[Python aio] `maximum_concurrent_rpcs` limit bypassed due to underflow in `_ConcurrentRpcLimiter`

## What version of gRPC and what language are you using?

- gRPC version: 1.76.0 (and likely all previous versions with `grpc.aio`)
- Language: Python
- Platform: All platforms

## What operating system (Linux, Windows,...) and version?

Reproduced on macOS, but affects all platforms.

## What did you do?

Created a gRPC async server with `maximum_concurrent_rpcs=1` and sent multiple concurrent requests in waves.

On our production servers we saw prometheus metrics where some of our grpc processes where having >18 concurrent active requests, while we have set the `maximum_concurrent_rpcs` to 2. This causes every request to this service to be incredibly slow and likely timeout.
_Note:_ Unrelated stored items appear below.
--- src/rtl/proc_pkg.sv ---
// Shared opcodes, instruction field positions and sign extension for the two-stage core.
package proc_pkg;

   localparam logic [3:0] OP_NOP  = 4'h0;
   localparam logic [3:0] OP_ADD  = 4'h1;
   localparam logic [3:0] OP_SUB  = 4'h2;
   localparam logic [3:0] OP_AND  = 4'h3;
   localparam logic [3:0] OP_OR   = 4'h4;
   localparam logic [3:0] OP_XOR  = 4'h5;
   localparam logic [3:0] OP_ADDI = 4'h6;
   localparam logic [3:0] OP_LI   = 4'h7;
   localparam logic [3:0] OP_BEQ  = 4'h8;
   localparam logic [3:0] OP_BNE  = 4'h9;
   localparam logic [3:0] OP_J    = 4'hA;
   localparam logic [3:0] OP_SLL  = 4'hB;
   localparam logic [3:0] OP_SLT  = 4'hC;
   localparam logic [3:0] OP_HALT = 4'hF;

   localparam int OP_HI = 15;
   localparam int OP_LO = 12;
   localparam int A_HI  = 11;
   localparam int A_LO  = 9;
   localparam int B_HI  = 8;
   localparam int B_LO  = 6;
   localparam int C_HI  = 5;
   localparam int C_LO  = 3;

   // Sign-extends the low 'width' bits of value to 64 bits; callers truncate.
   function automatic logic [63:0] sext(input logic [11:0] value, input int width);
      logic [63:0] ext;
      ext = {52'd0, value} & ~({64{1'b1}} << width);
      if (ext[6'(width - 1)]) begin
         ext = ext | ({64{1'b1}} << width);
      end
      return ext;
   endfunction

endpackage

--- src/rtl/proc_alu.sv ---
// Combinational ALU: the core feeds it prepared operands, including immediates.
module proc_alu
   import proc_pkg::*;
#(
   parameter int XLEN = 8
) (
   input  logic [3:0]      op,
   input  logic [XLEN-1:0] a,
   input  logic [XLEN-1:0] b,
   output logic [XLEN-1:0] result,
   output logic            eq
);

   localparam int SH_W = $clog2(XLEN);

   always_comb begin
      result = '0;
      case (op)
         OP_ADD, OP_ADDI: result = a + b;
         OP_SUB:          result = a - b;
         OP_AND:          result = a & b;
         OP_OR:           result = a | b;
         OP_XOR:          result = a ^ b;
         OP_SLL:          result = a << b[SH_W-1:0];
         OP_SLT:          result = XLEN'($signed(a) < $signed(b));
         OP_LI:           result = b;
         default:         result = '0;
      endcase
   end

   assign eq = (a == b);

endmodule

--- src/rtl/processor2stage_p.sv ---
// Two-stage fetch/execute core with taken-branch flush, HALT, writeback strobe
// and a saturating retired-instruction counter.
module processor2stage_p
   import proc_pkg::*;
#(
   parameter int XLEN = 8,
   parameter int PC_W = 8
) (
   input  logic            clk,
   input  logic            reset,
   output logic [PC_W-1:0] instr_addr,
   input  logic [15:0]     instr_data,
   output logic [PC_W-1:0] pc_out,
   output logic [XLEN-1:0] result_out,
   output logic            result_valid,
   output logic            halted,
   output logic [15:0]     retired
);

   logic [PC_W-1:0] pc_reg;
   logic            ifex_valid_reg;
   logic [15:0]     ifex_instr_reg;
   logic [PC_W-1:0] ifex_pc_reg;
   logic [XLEN-1:0] rf_reg [8];
   logic [XLEN-1:0] result_reg;
   logic            result_valid_reg;
   logic            halted_reg;
   logic [15:0]     retired_reg;

   logic [3:0]      op;
   logic [2:0]      ra;
   logic [2:0]      rb;
   logic [2:0]      rc;
   logic [XLEN-1:0] opa;
   logic [XLEN-1:0] opb;
   logic [XLEN-1:0] alu_result;
   logic            alu_eq;
   logic            exec;
   logic            writes_rd;
   logic            write_en;
   logic            branch_taken;
   logic            halt_now;
   logic [PC_W-1:0] target;

   assign op   = ifex_instr_reg[OP_HI:OP_LO];
   assign ra   = ifex_instr_reg[A_HI:A_LO];
   assign rb   = ifex_instr_reg[B_HI:B_LO];
   assign rc   = ifex_instr_reg[C_HI:C_LO];
   assign exec = ifex_valid_reg && !halted_reg;

   // rf_reg[0] is never written, so reading r0 yields zero.
   always_comb begin
      opa = rf_reg[rb];
      opb = rf_reg[rc];
      case (op)
         OP_ADDI: opb = XLEN'(sext({6'd0, ifex_instr_reg[5:0]}, 6));
         OP_LI:   opb = XLEN'(sext({3'd0, ifex_instr_reg[8:0]}, 9));
         OP_BEQ, OP_BNE: begin
            opa = rf_reg[ra];
            opb = rf_reg[rb];
         end
         default: ;
      endcase
   end

   proc_alu #(.XLEN(XLEN)) u_alu (
      .op     (op),
      .a      (opa),
      .b      (opb),
      .result (alu_result),
      .eq     (alu_eq)
   );

   always_comb begin
      case (op)
         OP_ADD, OP_SUB, OP_AND, OP_OR, OP_XOR,
         OP_ADDI, OP_LI, OP_SLL, OP_SLT: writes_rd = 1'b1;
         default:                        writes_rd = 1'b0;
      endcase
   end

   assign write_en     = exec && writes_rd && (ra != 3'd0);
   assign halt_now     = exec && (op == OP_HALT);
   assign branch_taken = exec && (((op == OP_BEQ) && alu_eq) ||
                                  ((op == OP_BNE) && !alu_eq) ||
                                  (op == OP_J));
   assign target = ifex_pc_reg + ((op == OP_J) ?
                   PC_W'(sext(ifex_instr_reg[11:0], 12)) :
                   PC_W'(sext({6'd0, ifex_instr_reg[5:0]}, 6)));

   always_ff @(posedge clk or negedge reset) begin
      if (!reset) begin
         pc_reg           <= '0;
         ifex_valid_reg   <= 1'b0;
         ifex_instr_reg   <= '0;
         ifex_pc_reg      <= '0;
         result_reg       <= '0;
         result_valid_reg <= 1'b0;
         halted_reg       <= 1'b0;
         retired_reg      <= '0;
         for (int i = 0; i < 8; i++) begin
            rf_reg[i] <= '0;
         end
      end else begin
         result_valid_reg <= 1'b0;
         if (!halted_reg) begin
            // HALT and taken branches both squash the instruction fetched this cycle.
            if (halt_now) begin
               halted_reg     <= 1'b1;
               ifex_valid_reg <= 1'b0;
            end else if (branch_taken) begin
               pc_reg         <= target;
               ifex_valid_reg <= 1'b0;
            end else begin
               ifex_valid_reg <= 1'b1;
               ifex_instr_reg <= instr_data;
               ifex_pc_reg    <= pc_reg;
               pc_reg         <= pc_reg + PC_W'(1);
            end
            if (exec && (retired_reg != 16'hFFFF)) begin
               retired_reg <= retired_reg + 16'd1;
            end
            if (write_en) begin
               rf_reg[ra]       <= alu_result;
               result_reg       <= alu_result;
               result_valid_reg <= 1'b1;
            end
         end
      end
   end

   assign instr_addr   = pc_reg;
   assign pc_out       = pc_reg;
   assign result_out   = result_reg;
   assign result_valid = result_valid_reg;
   assign halted       = halted_reg;
   assign retired      = retired_reg;

endmodule

--- config.mk ---
export PLATFORM = sky130hd
export DESIGN_NAME = processor2stage_p
export DESIGN_NICKNAME = d
export VERILOG_FILES = /design/src/rtl/proc_pkg.sv /design/src/rtl/proc_alu.sv /design/src/rtl/processor2stage_p.sv
export SDC_FILE = /design/constraint.sdc
export NUM_CORES = 1
export LEC_CHECK = 0
export CORE_ASPECT_RATIO = 0.75
export CORE_UTILIZATION = 60
export CTS_CLUSTER_SIZE = 40
export DETAILED_ROUTE_END_ITERATION = 8
export PLACE_DENSITY = 0.77
export SKIP_LAST_GASP = 1
export SYNTH_ARGS = -nofsm -noshare
export SYNTH_HDL_FRONTEND = slang
export SYNTH_SLANG_ARGS = --single-unit
--- constraint.sdc ---
create_clock -name clk -period 5.7 [get_ports clk]
set_input_delay 1.425 -clock clk [delete_from_list [all_inputs] [get_ports clk]]
set_output_delay 1.425 -clock clk [all_outputs]
set_load 0.02 [all_outputs]
=== Word-level counts from Yosys, hierarchy flattened ===
Memory sizes are Yosys's and may differ from the RTL's.
Cells that the tools add are included.

* Bits of input ports: 18
* Output and inout bits: 42
* ROM bits: 16
* Memories kept: 1
* Register bits: 123

* Reduce and logical (&&, ||, !) cells: 20
* Equality and inequality tests: 15
* Bitwise logic cells: 9
* Muxes and demuxes: 24
* Order comparisons: 5
* Shifts and indexed selects: 1
* $add $sub $neg: 5

{| class="wikitable"
|+ Memories
! memory !! words !! bits a word !! read ports !! clocked after Yosys merged registers in !! write ports !! RTL line !! RTL
|-
| (no name shown) || 16 || 1 || 1 || 0 || 0 || processor2stage_p.sv:75 || <nowiki>case (op)</nowiki>
|}

{| class="wikitable"
|+ Operators by type and width
! cell !! count
|-
| 2-to-1 mux 8 bit || 11
|-
| binary-select mux 8 bit (select 3 bit) || 3
|-
| bitwise mux 64 bit || 1
|-
| case mux 8 bit (8 select lines) || 1
|-
| demux 8 bit (select 3 bit) || 1
|-
| == test 4 bit (second input constant) || 6
|-
| case mux 8 bit (3 select lines) || 1
|-
| adder 16 x 1 -> 16 bit (second input constant) || 1
|-
| adder 8 bit || 2
|-
| == test 4 x 3 -> 1 bit (second input constant) || 4
|-
| != test 16 bit (second input constant) || 1
|-
| >= comparator 4 bit (second input constant) || 3
|-
| inverter 3 -> 4 bit || 3
|-
| logical AND 1 bit || 9
|-
| adder 8 x 1 -> 8 bit (second input constant) || 1
|-
| bitwise AND 8 bit || 1
|-
| == test 4 x 2 -> 1 bit (second input constant) || 2
|-
| == test 8 bit || 1
|-
| < comparator 8 bit || 1
|-
| bitwise OR 8 bit || 1
|-
| left shift 8 x 3 -> 8 bit || 1
|-
| subtractor 8 bit || 1
|-
| bitwise XOR 8 bit || 1
|-
| 2-to-1 mux 1 bit || 6
|-
| 9 further kinds || 16
|}

=== Longest topological paths before layout ===
Gate-level depths: netlist of the first run.

* Depth in word-level cells: 13
* Gate-level depth with buffers: 20
* Gate-level depth less buffers: 17

=== Cells and area by module ===
Synthesis of the first run repeated with hierarchy kept, for this count alone.

* Cells, all modules: 769
* Area total of the unflattened synthesis: 8758.4 µm²

{| class="wikitable"
|+ By module, submodules not included
! module !! area an instance (µm²) !! times used !! cells an instance !! seq. area each (µm²)
|-
| processor2stage_p || 7258.2 || 1 || 565 || 3078.0
|-
| proc_alu || 1500.2 || 1 || 204 || 0.0
|}

=== Worst setup path before layout of the first run ===
OpenSTA, ideal clock, no wires.

* Kind: reg-to-reg
* Start point: register ifex_instr_reg[3]
* End point: register pc_reg[7] (netlist: instr_addr[7])
* Cell stages (with the launch flop): 15
* Clock period less this slack: 4118 ps
* Path buffers: 3
* Arrival time: 3998 ps
* Data required time: 5580 ps
* Slack: 1582 ps
* Path through: dfrtp_1 buf_2 buf_1 mux4_2 mux2i_1 nor2_1 a21oi_1 o21ai_0 ha_1 buf_2 nor4_1 a31oi_4 mux2_4 or4_1 o211a_1

* Cells in the longest elaborated chain, start to end: 12
* Elaborated cells between the ends (all ways): 16

{| class="wikitable"
|+ Ends and longest elaborated chain
! item !! RTL line !! RTL
|-
| start, declared || processor2stage_p.sv:22 || <nowiki>logic [15:0] ifex_instr_reg;</nowiki>
|-
| start signal, assigned || processor2stage_p.sv:116 || <nowiki>ifex_instr_reg <= instr_data;</nowiki>
|-
| inverter 3 -> 4 bit (implied by the code) || processor2stage_p.sv:54 || <nowiki>opb = rf_reg[rc];</nowiki>
|-
| binary-select mux 8 bit (select 3 bit) || processor2stage_p.sv:54 ||
|-
| 2-to-1 mux 8 bit (implied by the code) (2 in series) || processor2stage_p.sv:54 ||
|-
| case mux 8 bit (3 select lines) || processor2stage_p.sv:55 || <nowiki>case (op)</nowiki>
|-
| == test 8 bit || proc_alu.sv:31 || <nowiki>assign eq = (a == b);</nowiki>
|-
| logical NOT 1 bit || processor2stage_p.sv:85 || <nowiki>((op == OP_BNE) && !alu_eq) ||</nowiki>
|-
| logical AND 1 bit || processor2stage_p.sv:85 ||
|-
| logical OR 1 bit || processor2stage_p.sv:84 || <nowiki>assign branch_taken = exec && (((op == OP_BEQ) && alu_eq) ||</nowiki>
|-
| logical OR 1 bit || processor2stage_p.sv:85 ||
|-
| logical AND 1 bit || processor2stage_p.sv:84 ||
|-
| 2-to-1 mux 8 bit (*) || processor2stage_p.sv:111 || <nowiki>end else if (branch_taken) begin</nowiki>
|-
| end signal, assigned || processor2stage_p.sv:112 || <nowiki>pc_reg <= target;</nowiki>
|-
| end signal, assigned || processor2stage_p.sv:118 || <nowiki>pc_reg <= pc_reg + PC_W'(1);</nowiki>
|-
| end, declared || processor2stage_p.sv:20 || <nowiki>logic [PC_W-1:0] pc_reg;</nowiki>
|}

Every way passes the cells marked *; elsewhere a longest branch is shown, timed or not. The select of a mux whose other input is x is not followed.
A chain may end at the register's enable or synchronous reset.

=== Worst setup path in the final report of the first run ===
* Start point: register ifex_instr_reg[3]
* End point: register ifex_pc_reg[7]

* Cells in the longest elaborated chain, start to end: 13
* Elaborated cells between the ends (all ways): 15

{| class="wikitable"
|+ Ends and longest elaborated chain
! item !! RTL line !! RTL
|-
| inverter 3 -> 4 bit (implied by the code) || processor2stage_p.sv:54 ||
|-
| binary-select mux 8 bit (select 3 bit) || processor2stage_p.sv:54 ||
|-
| 2-to-1 mux 8 bit (implied by the code) (2 in series) || processor2stage_p.sv:54 ||
|-
| case mux 8 bit (3 select lines) (*) || processor2stage_p.sv:55 ||
|-
| == test 8 bit (*) || proc_alu.sv:31 ||
|-
| logical NOT 1 bit || processor2stage_p.sv:85 ||
|-
| logical AND 1 bit || processor2stage_p.sv:85 ||
|-
| logical OR 1 bit (*) || processor2stage_p.sv:84 ||
|-
| logical OR 1 bit (*) || processor2stage_p.sv:85 ||
|-
| logical AND 1 bit (*) || processor2stage_p.sv:84 ||
|-
| inverter 1 bit (no source line) (*) || n/a ||
|-
| AND reduction 3 bit (no source line) (*) || n/a ||
|-
| end signal, assigned || processor2stage_p.sv:117 || <nowiki>ifex_pc_reg <= pc_reg;</nowiki>
|-
| end, declared || processor2stage_p.sv:23 || <nowiki>logic [PC_W-1:0] ifex_pc_reg;</nowiki>
|}

Marks and branches as above.

==> flow_summary.yaml, run 1 <==
worst_setup_path:
  crit_start: "ifex_instr_reg[3]$_DFFE_PN0P_"
  startpoint_type: "flip-flop"
  cp.required_ns: 6.02
  critPathArrivalTime_ns: 5.53
  r2r_start: "ifex_instr_reg[3]$_DFFE_PN0P_"
  worstPathMaxFanout: 17
  crit_path_end_kind: "flip-flop"
  path_class: "flip-flop to flip-flop"
yosys:
  synth_ff_type: "dfrtp_1"
  synth.net_count: 903
  yosysWarnings: 0
  syn-cell-area_mm2: 0.00892
  yosys.cell_types.count: 80
  synth-seq-area-share_pct: 34.5
  syn_avg_cell_area_um2: 10.5
  syn_inst: 850
  async_flop_share_pct: 100
  synth_edf_count: 0
  ys_ff_latch: 123
die:
  coreArea_mm2: 0.0145
  rows: 38
  initial_core_util_pct: 61.5
  ioPinCount: 60
  die_w_um: 143
  die-area_mm2: 0.0154
  die_h_um: 108
clock_network:
  postCtsSetupRepairBufs: 0
  htreeDepth: 4
  cts_made_buffers: 17
  cts_root_buf: "clkbuf_16"
  clock_path_buffers: 2
  clk_pin_slew_worst_paths_ns: 0.06
  cts.sinks: 123
  cts_resized: 0
  hold_buffers: 0
  cts_tree: "built"
  clock_latency_ns: 0.44
routing:
  drc: 0
  drt_first_iter_violations: 842
  via_per_inst: 6.66
  ant_nets: 0
  via_count: 7315
  wl_per_cell_um: 23.9
  drt_first_pass_iters: 5
  drt-total-wl_um: 26200
sta:
  period_minus_slack_ns: 5.21
  worst_pin_slew_ns: 1.13
  skew_ns: 0.0159
  finalSetupTns_ns: 0
  hold_viol_final: 0
  finalMaxSlewViolations: 0
  clock.fmax_ghz: 0.192
  slew_headroom_pct: 24.3
  worst_hold_slack_ns: 0.426
  fin_crit_sh_pct: 91.5
  final-setup-viol-count: 0
  rsz0062_at_grt: "no"
global_route:
  grt_pass1_wl_um: 40900
  grt_pass1_vias: 7085
  grt_max_degree: 50
  grt_overflow_total: 0
  antenna_found_initial: 0
  grt_usage_pct: 36.3
cells_and_area:
  final_common_cell: "dfrtp_1"
  drive_gt1_share_pct: 20.9
  largest_reg_flops: 64
  n_antenna_cell: 0
  nets: 938
  synthToLayoutAreaGrowth_pct: 13.5
  mostFrequentLayoutCells: "dfrtp_1 (123), nand2_1 (63), mux2_2 (59), clkdlybuf4s50_1 (58), nor2_1 (54)"
status:
  status: "finished clean"
min_path:
  min_from: "rf_reg[59]$_DFFE_PN0P_"
  min-delay-path-class: "flip-flop to flip-flop"
place:
  place_congestion: 0.976
  numPortBuffers: 59
  dpl.hpwl_um: 19400
flow_run:
  cap_violations: 0
## through the flow
stage	worst slack, ns	area [um^2]	util [%]	std cells
after global placement	0.746	9580	66.1	1066
after CTS	0.642	10100	69.8	1098
after global routing	0.170	10100	69.8	1098
after floorplan	1.58	8920	-	850
after detailed placement	0.643	9580	66.1	1066
final	0.487	10100	69.8	1098
## synthesized netlist by cell type (8+ instances only)
master | count | area [um^2]
a31oi_1 | 17 | 106
nand2b_1 | 10 | 62.6
xnor2_1 | 16 | 140
nor2_1 | 54 | 203
a21o_1 | 8 | 60.1
nand3_1 | 14 | 70.1
o21ai_0 | 26 | 130
a22oi_1 | 9 | 67.6
nand2_1 | 63 | 236
buf_4 | 10 | 75.1
or3_1 | 8 | 50.1
mux2i_1 | 42 | 420
o211ai_1 | 14 | 105
mux2_2 | 59 | 664
dfrtp_1 | 123 | 3080
nor2b_1 | 11 | 68.8
mux4_2 | 31 | 698
a21oi_1 | 40 | 200
clkbuf_1 | 31 | 116
buf_6 | 9 | 101
xor2_1 | 8 | 70.1
and2_1 | 14 | 87.6
o21ai_1 | 10 | 50.1
nand4_1 | 10 | 62.6
mux2_4 | 25 | 375
inv_1 | 30 | 113
buf_1 | 9 | 33.8
ha_1 | 33 | 413
## worst paths after layout
check / to / slack [ns] / depth (start not counted)
max in group asynchronous: rf_reg[53]$_DFFE_PN0P_ / 3.67 / 2
min in group asynchronous: retired[7]$_DFFE_PN0P_ / 0.98 / 1
worst min-delay path: rf_reg[59]$_DFFE_PN0P_ / 0.43 / 0
worst min register to register: rf_reg[59]$_DFFE_PN0P_ / 0.43 / 0
worst max register to register: ifex_pc_reg[7]$_DFFE_PN0P_ / 0.49 / 12
worst max-delay path: ifex_pc_reg[7]$_DFFE_PN0P_ / 0.49 / 12
## cell type report
class / instances / area [um^2]
Fill cell: 1079 / 4380
Clock inverter: 11 / 86.3
Sequential cell: 123 / 3080
Multi-Input combinational cell: 630 / 5370
Tap cell: 200 / 250
Inverter: 32 / 120
Timing Repair Buffer: 81 / 766
Clock buffer: 21 / 460
## critical path, stage by stage, from the launching register on
cell	delay (ns)
dfrtp_1	0.94
mux4_2	0.60
mux2i_1	0.18
nor2_1	0.06
a21oi_1	0.10
o21ai_0	0.25
ha_1	0.53
nor4_1	0.78
a31oi_4	0.22
mux2i_4	0.41
nand2_2	0.37
buf_12	0.31
mux2_4	0.31
## kinds of logic after synthesis
kind of cell	Yosys count	share of synthesized area (%)
buf+inv	97	5.34
flops	123	34.5
xor+xnor	24	2.36
fa+ha+maj	35	5.08
simple gates	222	12.7
compound gates	185	14.5
mux	164	25.5
## layer usage
metal | global-route usage (%) | part of all wire [%]
met1 | 53.2 | 45
met2 | 51.6 | 42
met3 | 10.1 | 10
met4 | 11.5 | 2.4
met5 | 0 | 0
Power of run 1 is not shown: default switching activity piles up to over one toggle a cycle in this logic, so the estimate is an artifact.
==> inputs of run 2 (changes only) <==
--- a/config.mk
+++ b/config.mk
@@ -5,11 +5,12 @@
 export SDC_FILE = /design/constraint.sdc
 export NUM_CORES = 1
 export LEC_CHECK = 0
+export CAP_MARGIN = 30
 export CORE_ASPECT_RATIO = 0.75
 export CORE_UTILIZATION = 60
 export CTS_CLUSTER_SIZE = 40
 export DETAILED_ROUTE_END_ITERATION = 8
-export PLACE_DENSITY = 0.77
+export PLACE_DENSITY = 0.81
 export SKIP_LAST_GASP = 1
 export SYNTH_ARGS = -nofsm -noshare
 export SYNTH_HDL_FRONTEND = slang
==> run 2 against run 1 <==
Hold slack improved by 0.0031 ns. Maximum frequency rose by 2.2%. Clock skew decreased by 0.00063 ns. Final cell count stayed put. Via count is 0.92% higher. Critical path depth down 1. Die area unchanged.
==> flow_summary.yaml, run 2 (synthesis results as in run 1) <==
status:
  status: "finished clean"
cells_and_area:
  mostFrequentLayoutCells: "dfrtp_1 (123), nand2_1 (63), mux2_2 (59), clkdlybuf4s50_1 (58), nor2_1 (54)"
  drive_gt1_share_pct: 21.2
  n_antenna_cell: 0
  synthToLayoutAreaGrowth_pct: 14.5
  largest_reg_flops: 64
  nets: 938
  final_common_cell: "dfrtp_1"
sta:
  period_minus_slack_ns: 5.10
  finalSetupTns_ns: 0
  rsz0062_at_grt: "no"
  final-setup-viol-count: 0
  worst_pin_slew_ns: 1.11
  skew_ns: 0.0153
  hold_viol_final: 0
  slew_headroom_pct: 26.2
  clock.fmax_ghz: 0.196
  fin_crit_sh_pct: 89.5
  finalMaxSlewViolations: 0
die:
  die-area_mm2: 0.0154
  rows: 38
  coreArea_mm2: 0.0145
  die_w_um: 143
  die_h_um: 108
  ioPinCount: 60
  initial_core_util_pct: 61.5
place:
  numPortBuffers: 59
  dpl.hpwl_um: 19400
  place_congestion: 1.02
global_route:
  grt_overflow_total: 0
  grt_use_met3_pct: 11.3
  use_met2_pct: 53.0
  antenna_found_initial: 0
  grtUsageMet1_pct: 53.7
  grt_usage_pct: 37.2
  grt_pass1_wl_um: 42000
  grt_pass1_vias: 7261
  grt_max_degree: 72
  top_usage_layer: "met1"
clock_network:
  cts.sinks: 123
  clock_latency_ns: 0.44
  clock_path_buffers: 2
  cts_tree: "built"
  hold_buffers: 0
  cts_resized: 0
  htreeDepth: 4
  clk_pin_slew_worst_paths_ns: 0.06
  cts_made_buffers: 17
  cts_root_buf: "clkbuf_16"
  postCtsSetupRepairBufs: 0
worst_setup_path:
  crit_path_end_kind: "flip-flop"
  cp.required_ns: 6.01
  startpoint_type: "flip-flop"
  critPathArrivalTime_ns: 5.41
  r2r_start: "ifex_instr_reg[9]$_DFFE_PN0P_"
  path_class: "flip-flop to flip-flop"
  crit_start: "ifex_instr_reg[9]$_DFFE_PN0P_"
  worst_path_max_delay_cell: "dfrtp_1"
  max_stage_delay_ns: 0.95
  worstPathMaxFanout: 24
  worstPathCellList: "mux4_1, mux2i_1, and2_1, nor2_1, ha_1, nor4_1, a31oi_4, mux2i_4, nand2_2, buf_12, mux2_4"
min_path:
  min-delay-path-class: "flip-flop to flip-flop"
  min_from: "rf_reg[62]$_DFFE_PN0P_"
routing:
  drt_first_iter_violations: 920
  via_count: 7382
  drc: 0
  ant_nets: 0
  via_per_inst: 6.72
  wl_per_cell_um: 24.1
  drt-total-wl_um: 26500
  drt_first_pass_iters: 5
flow_run:
  cap_violations: 0
==> run 2: cell types whose count changed in the layout (fill, tap and decap cells not counted), sizes merged <==
cell	change
bufinv	+2
inv	+6
clkinvlp	-1
clkinv	-3
clkbuf	-4
==> run 2: layout make-up <==
| class | instances | area (um^2) |
|---|---|---|
| Clock buffer | 17 | 425 |
| Clock inverter | 15 | 175 |
| Fill cell | 1027 | 4290 |
| Inverter | 32 | 120 |
| Multi-Input combinational cell | 630 | 5370 |
| Sequential cell | 123 | 3080 |
| Tap cell | 200 | 250 |
| Timing Repair Buffer | 81 | 797 |
==> run 2: path summary, 6_finish.rpt <==
| path | endpoint | cells after the start | slack (ns) |
|---|---|---|---|
| min in group asynchronous | rf_reg[25]$_DFFE_PN0P_ | 1 | 0.85 |
| hold / removal | rf_reg[62]$_DFFE_PN0P_ | 0 | 0.43 |
| setup / recovery | ifex_instr_reg[0]$_DFFE_PN0P_ | 11 | 0.60 |
| max in group asynchronous | halted$_DFF_PN0_ | 2 | 4.05 |
| setup reg to reg | ifex_instr_reg[0]$_DFFE_PN0P_ | 11 | 0.60 |
| hold reg to reg | rf_reg[62]$_DFFE_PN0P_ | 0 | 0.43 |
For now we have deployed a workaround with a manual check using the stdlib semaphore, and returning RESOURCE_EXHAUSTED from the python handler.

## What did you expect to see?

Only 1 RPC should be processed concurrently at any time. Requests exceeding the limit should receive `RESOURCE_EXHAUSTED` status.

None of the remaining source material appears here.